▶ [DATASET EXTRACT]:
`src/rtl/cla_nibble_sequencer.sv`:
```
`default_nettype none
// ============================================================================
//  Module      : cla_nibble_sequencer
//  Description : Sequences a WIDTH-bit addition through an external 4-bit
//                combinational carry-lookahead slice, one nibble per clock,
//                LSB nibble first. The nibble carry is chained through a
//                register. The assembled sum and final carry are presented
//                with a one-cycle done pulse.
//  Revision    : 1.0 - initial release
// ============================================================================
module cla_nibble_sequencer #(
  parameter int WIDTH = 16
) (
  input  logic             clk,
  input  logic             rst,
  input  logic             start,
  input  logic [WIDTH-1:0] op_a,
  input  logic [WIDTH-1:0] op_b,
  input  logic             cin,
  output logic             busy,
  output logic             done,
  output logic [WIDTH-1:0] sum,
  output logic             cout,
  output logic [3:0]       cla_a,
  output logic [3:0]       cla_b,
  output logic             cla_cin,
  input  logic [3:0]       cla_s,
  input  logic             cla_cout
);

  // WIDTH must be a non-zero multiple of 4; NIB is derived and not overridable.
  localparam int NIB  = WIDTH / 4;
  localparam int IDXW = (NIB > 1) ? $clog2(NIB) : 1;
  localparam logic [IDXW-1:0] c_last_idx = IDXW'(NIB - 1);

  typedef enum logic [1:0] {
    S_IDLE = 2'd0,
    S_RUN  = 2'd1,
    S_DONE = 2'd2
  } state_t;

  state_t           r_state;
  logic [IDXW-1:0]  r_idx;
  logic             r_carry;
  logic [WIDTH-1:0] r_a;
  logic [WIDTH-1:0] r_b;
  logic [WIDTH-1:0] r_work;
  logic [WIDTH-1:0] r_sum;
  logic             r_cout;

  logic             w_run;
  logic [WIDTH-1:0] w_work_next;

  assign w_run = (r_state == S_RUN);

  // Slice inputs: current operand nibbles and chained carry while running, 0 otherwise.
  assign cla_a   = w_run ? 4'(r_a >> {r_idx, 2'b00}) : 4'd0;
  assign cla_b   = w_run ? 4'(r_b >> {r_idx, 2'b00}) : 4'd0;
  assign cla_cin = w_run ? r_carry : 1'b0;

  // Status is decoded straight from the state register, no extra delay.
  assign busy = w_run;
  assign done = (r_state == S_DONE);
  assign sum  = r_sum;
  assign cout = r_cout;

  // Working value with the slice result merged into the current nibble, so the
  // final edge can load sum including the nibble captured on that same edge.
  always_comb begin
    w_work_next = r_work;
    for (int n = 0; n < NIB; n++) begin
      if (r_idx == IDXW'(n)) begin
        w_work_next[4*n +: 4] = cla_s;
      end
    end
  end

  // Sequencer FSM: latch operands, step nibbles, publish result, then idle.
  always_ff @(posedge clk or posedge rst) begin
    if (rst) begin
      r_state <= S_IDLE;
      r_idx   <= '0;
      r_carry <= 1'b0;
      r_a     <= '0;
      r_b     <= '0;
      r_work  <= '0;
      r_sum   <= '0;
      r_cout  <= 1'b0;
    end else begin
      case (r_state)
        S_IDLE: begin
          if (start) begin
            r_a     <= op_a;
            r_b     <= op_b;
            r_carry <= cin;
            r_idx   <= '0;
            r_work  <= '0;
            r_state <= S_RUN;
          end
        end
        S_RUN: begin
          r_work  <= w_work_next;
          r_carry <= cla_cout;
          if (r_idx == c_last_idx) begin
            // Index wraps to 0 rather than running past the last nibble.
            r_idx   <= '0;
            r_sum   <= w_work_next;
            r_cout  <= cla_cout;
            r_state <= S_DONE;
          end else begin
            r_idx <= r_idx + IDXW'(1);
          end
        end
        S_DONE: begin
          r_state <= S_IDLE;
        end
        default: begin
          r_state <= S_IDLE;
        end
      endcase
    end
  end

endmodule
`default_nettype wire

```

...

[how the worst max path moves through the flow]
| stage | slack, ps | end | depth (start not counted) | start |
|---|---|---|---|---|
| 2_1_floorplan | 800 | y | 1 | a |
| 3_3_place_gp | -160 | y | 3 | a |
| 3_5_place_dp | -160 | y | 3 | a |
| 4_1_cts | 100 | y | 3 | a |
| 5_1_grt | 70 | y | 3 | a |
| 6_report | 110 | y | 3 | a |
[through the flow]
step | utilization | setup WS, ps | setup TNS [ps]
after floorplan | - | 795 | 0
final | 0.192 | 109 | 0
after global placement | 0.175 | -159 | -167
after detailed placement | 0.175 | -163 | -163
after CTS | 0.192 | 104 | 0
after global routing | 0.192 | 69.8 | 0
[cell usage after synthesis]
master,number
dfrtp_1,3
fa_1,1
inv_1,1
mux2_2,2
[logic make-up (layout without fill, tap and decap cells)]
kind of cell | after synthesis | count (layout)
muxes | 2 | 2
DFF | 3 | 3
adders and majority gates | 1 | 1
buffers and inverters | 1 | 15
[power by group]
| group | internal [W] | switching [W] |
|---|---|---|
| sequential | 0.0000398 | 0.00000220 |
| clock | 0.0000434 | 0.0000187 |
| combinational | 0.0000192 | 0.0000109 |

▶ [WHAT YOU WILL DO]:
Please give an exact copy of the entries above, from the line with "0.0000434 | 0.0000187 |" down to the line with "0.0000192 | 0.0000109 |", inclusive, and nothing else.

▶ [FINAL ANSWER]:
| clock | 0.0000434 | 0.0000187 |
| combinational | 0.0000192 | 0.0000109 |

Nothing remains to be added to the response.